──────── Extracted records ────────
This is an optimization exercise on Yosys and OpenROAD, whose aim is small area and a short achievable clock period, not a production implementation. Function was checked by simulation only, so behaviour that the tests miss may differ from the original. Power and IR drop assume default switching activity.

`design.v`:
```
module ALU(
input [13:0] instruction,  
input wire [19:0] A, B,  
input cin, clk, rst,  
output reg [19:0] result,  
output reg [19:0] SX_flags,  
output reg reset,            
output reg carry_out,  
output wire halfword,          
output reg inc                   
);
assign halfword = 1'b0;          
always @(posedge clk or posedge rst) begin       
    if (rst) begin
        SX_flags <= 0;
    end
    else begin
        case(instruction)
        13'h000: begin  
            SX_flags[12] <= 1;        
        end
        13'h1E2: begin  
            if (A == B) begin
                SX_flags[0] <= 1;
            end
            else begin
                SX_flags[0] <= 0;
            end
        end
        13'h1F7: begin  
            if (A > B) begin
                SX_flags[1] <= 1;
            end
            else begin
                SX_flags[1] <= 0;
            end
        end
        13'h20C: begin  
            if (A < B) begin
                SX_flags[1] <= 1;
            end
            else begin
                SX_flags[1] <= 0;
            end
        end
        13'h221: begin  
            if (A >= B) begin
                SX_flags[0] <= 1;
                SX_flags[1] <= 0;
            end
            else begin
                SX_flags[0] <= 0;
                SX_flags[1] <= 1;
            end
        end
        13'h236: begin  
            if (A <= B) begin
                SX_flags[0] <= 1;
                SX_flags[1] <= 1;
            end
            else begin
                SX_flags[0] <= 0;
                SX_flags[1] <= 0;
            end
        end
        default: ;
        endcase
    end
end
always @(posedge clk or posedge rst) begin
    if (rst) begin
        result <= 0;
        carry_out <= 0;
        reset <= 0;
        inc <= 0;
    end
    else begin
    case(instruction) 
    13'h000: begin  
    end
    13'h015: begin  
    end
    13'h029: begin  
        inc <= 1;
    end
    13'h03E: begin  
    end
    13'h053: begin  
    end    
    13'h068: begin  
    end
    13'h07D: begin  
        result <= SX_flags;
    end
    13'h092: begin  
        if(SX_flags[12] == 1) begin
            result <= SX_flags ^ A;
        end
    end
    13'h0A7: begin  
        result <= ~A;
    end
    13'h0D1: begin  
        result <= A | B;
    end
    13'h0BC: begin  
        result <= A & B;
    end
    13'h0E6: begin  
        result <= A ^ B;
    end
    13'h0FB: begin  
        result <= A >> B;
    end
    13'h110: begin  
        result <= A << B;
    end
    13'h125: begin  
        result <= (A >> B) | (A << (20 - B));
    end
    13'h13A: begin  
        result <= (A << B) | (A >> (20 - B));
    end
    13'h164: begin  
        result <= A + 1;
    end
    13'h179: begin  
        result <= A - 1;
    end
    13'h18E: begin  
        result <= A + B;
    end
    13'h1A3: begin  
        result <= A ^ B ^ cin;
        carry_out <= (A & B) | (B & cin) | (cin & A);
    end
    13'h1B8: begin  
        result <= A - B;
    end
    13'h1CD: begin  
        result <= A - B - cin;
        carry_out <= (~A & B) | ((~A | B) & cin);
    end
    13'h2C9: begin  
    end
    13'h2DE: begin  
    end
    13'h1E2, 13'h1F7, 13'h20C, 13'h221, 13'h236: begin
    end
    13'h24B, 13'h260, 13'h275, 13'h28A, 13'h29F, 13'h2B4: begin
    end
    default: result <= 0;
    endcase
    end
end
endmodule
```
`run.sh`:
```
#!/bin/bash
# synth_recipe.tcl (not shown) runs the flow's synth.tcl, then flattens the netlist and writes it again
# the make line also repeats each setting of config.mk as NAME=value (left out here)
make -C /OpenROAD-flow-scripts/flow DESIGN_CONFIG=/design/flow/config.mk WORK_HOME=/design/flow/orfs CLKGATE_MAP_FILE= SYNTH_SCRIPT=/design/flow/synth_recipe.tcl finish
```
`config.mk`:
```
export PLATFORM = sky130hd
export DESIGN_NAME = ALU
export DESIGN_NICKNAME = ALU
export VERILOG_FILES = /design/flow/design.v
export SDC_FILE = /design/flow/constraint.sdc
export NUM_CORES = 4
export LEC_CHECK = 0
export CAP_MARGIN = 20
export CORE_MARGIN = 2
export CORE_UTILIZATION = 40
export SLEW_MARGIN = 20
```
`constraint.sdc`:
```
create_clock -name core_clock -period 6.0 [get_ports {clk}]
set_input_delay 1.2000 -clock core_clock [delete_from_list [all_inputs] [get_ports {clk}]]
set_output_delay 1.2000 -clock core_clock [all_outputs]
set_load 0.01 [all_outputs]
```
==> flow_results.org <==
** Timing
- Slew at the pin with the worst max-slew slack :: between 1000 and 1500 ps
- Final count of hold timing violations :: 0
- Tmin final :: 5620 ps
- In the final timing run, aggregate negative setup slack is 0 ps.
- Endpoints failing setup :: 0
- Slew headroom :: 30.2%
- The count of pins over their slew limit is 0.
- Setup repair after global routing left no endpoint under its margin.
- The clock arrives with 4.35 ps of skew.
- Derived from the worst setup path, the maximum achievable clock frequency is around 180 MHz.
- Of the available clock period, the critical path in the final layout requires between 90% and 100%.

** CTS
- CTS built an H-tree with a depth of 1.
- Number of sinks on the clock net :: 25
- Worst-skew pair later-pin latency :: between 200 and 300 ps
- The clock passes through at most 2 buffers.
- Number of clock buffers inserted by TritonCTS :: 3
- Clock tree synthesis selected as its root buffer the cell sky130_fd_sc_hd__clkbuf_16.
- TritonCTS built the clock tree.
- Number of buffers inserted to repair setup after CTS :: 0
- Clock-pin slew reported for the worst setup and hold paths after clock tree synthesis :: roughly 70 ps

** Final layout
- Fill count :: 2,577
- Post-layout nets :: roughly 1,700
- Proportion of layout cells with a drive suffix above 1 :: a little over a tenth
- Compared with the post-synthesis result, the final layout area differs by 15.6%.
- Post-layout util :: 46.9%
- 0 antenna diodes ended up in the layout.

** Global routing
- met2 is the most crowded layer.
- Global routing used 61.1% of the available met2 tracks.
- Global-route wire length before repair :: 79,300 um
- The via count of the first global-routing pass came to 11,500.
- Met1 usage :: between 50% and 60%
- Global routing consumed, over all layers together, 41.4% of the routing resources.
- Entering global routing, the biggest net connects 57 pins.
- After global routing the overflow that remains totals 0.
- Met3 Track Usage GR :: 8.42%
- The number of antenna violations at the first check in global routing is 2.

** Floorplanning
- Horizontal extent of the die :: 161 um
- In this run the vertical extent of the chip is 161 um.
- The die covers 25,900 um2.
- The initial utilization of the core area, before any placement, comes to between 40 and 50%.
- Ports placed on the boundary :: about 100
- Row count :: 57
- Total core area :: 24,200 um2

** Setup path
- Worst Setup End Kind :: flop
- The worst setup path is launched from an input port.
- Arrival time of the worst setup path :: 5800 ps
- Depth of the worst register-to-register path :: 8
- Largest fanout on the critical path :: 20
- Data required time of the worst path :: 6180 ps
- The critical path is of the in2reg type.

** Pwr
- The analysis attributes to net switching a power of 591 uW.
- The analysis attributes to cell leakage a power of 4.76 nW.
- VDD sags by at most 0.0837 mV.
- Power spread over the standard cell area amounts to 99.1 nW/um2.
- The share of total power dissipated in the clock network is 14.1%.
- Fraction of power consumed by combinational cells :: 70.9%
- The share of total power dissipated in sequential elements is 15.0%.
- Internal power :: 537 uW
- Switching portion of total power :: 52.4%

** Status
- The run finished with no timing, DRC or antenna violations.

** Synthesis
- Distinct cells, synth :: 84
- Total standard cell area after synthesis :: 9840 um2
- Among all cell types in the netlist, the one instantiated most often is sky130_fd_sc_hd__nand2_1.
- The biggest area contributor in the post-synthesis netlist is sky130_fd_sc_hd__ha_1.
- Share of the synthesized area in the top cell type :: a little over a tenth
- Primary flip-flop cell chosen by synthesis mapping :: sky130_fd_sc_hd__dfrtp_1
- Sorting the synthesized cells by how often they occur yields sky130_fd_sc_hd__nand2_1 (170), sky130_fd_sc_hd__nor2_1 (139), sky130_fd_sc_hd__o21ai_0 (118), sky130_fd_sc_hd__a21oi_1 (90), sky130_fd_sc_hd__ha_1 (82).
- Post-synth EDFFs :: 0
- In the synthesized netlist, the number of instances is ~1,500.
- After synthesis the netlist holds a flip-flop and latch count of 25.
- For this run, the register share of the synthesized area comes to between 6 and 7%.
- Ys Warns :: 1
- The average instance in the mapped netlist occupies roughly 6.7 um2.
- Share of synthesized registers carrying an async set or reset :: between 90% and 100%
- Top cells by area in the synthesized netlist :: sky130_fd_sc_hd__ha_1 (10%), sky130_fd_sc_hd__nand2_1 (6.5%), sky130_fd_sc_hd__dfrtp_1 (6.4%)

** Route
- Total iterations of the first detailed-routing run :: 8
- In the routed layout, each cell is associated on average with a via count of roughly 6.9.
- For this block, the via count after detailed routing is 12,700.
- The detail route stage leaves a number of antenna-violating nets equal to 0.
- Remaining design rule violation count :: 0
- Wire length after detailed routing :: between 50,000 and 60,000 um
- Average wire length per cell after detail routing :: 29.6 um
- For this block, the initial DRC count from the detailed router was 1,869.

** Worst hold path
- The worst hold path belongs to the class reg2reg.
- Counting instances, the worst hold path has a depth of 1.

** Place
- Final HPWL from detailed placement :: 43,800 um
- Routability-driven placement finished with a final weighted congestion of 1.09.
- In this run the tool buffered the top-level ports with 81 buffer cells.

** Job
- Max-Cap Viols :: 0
────────
Aim of the exercise: Scan the material above for the string "period". Return each line where it occurs.

Written response:
This is an optimization exercise on Yosys and OpenROAD, whose aim is small area and a short achievable clock period, not a production implementation. Function was checked by simulation only, so behaviour that the tests miss may differ from the original. Power and IR drop assume default switching activity.
create_clock -name core_clock -period 6.0 [get_ports {clk}]
- Of the available clock period, the critical path in the final layout requires between 90% and 100%.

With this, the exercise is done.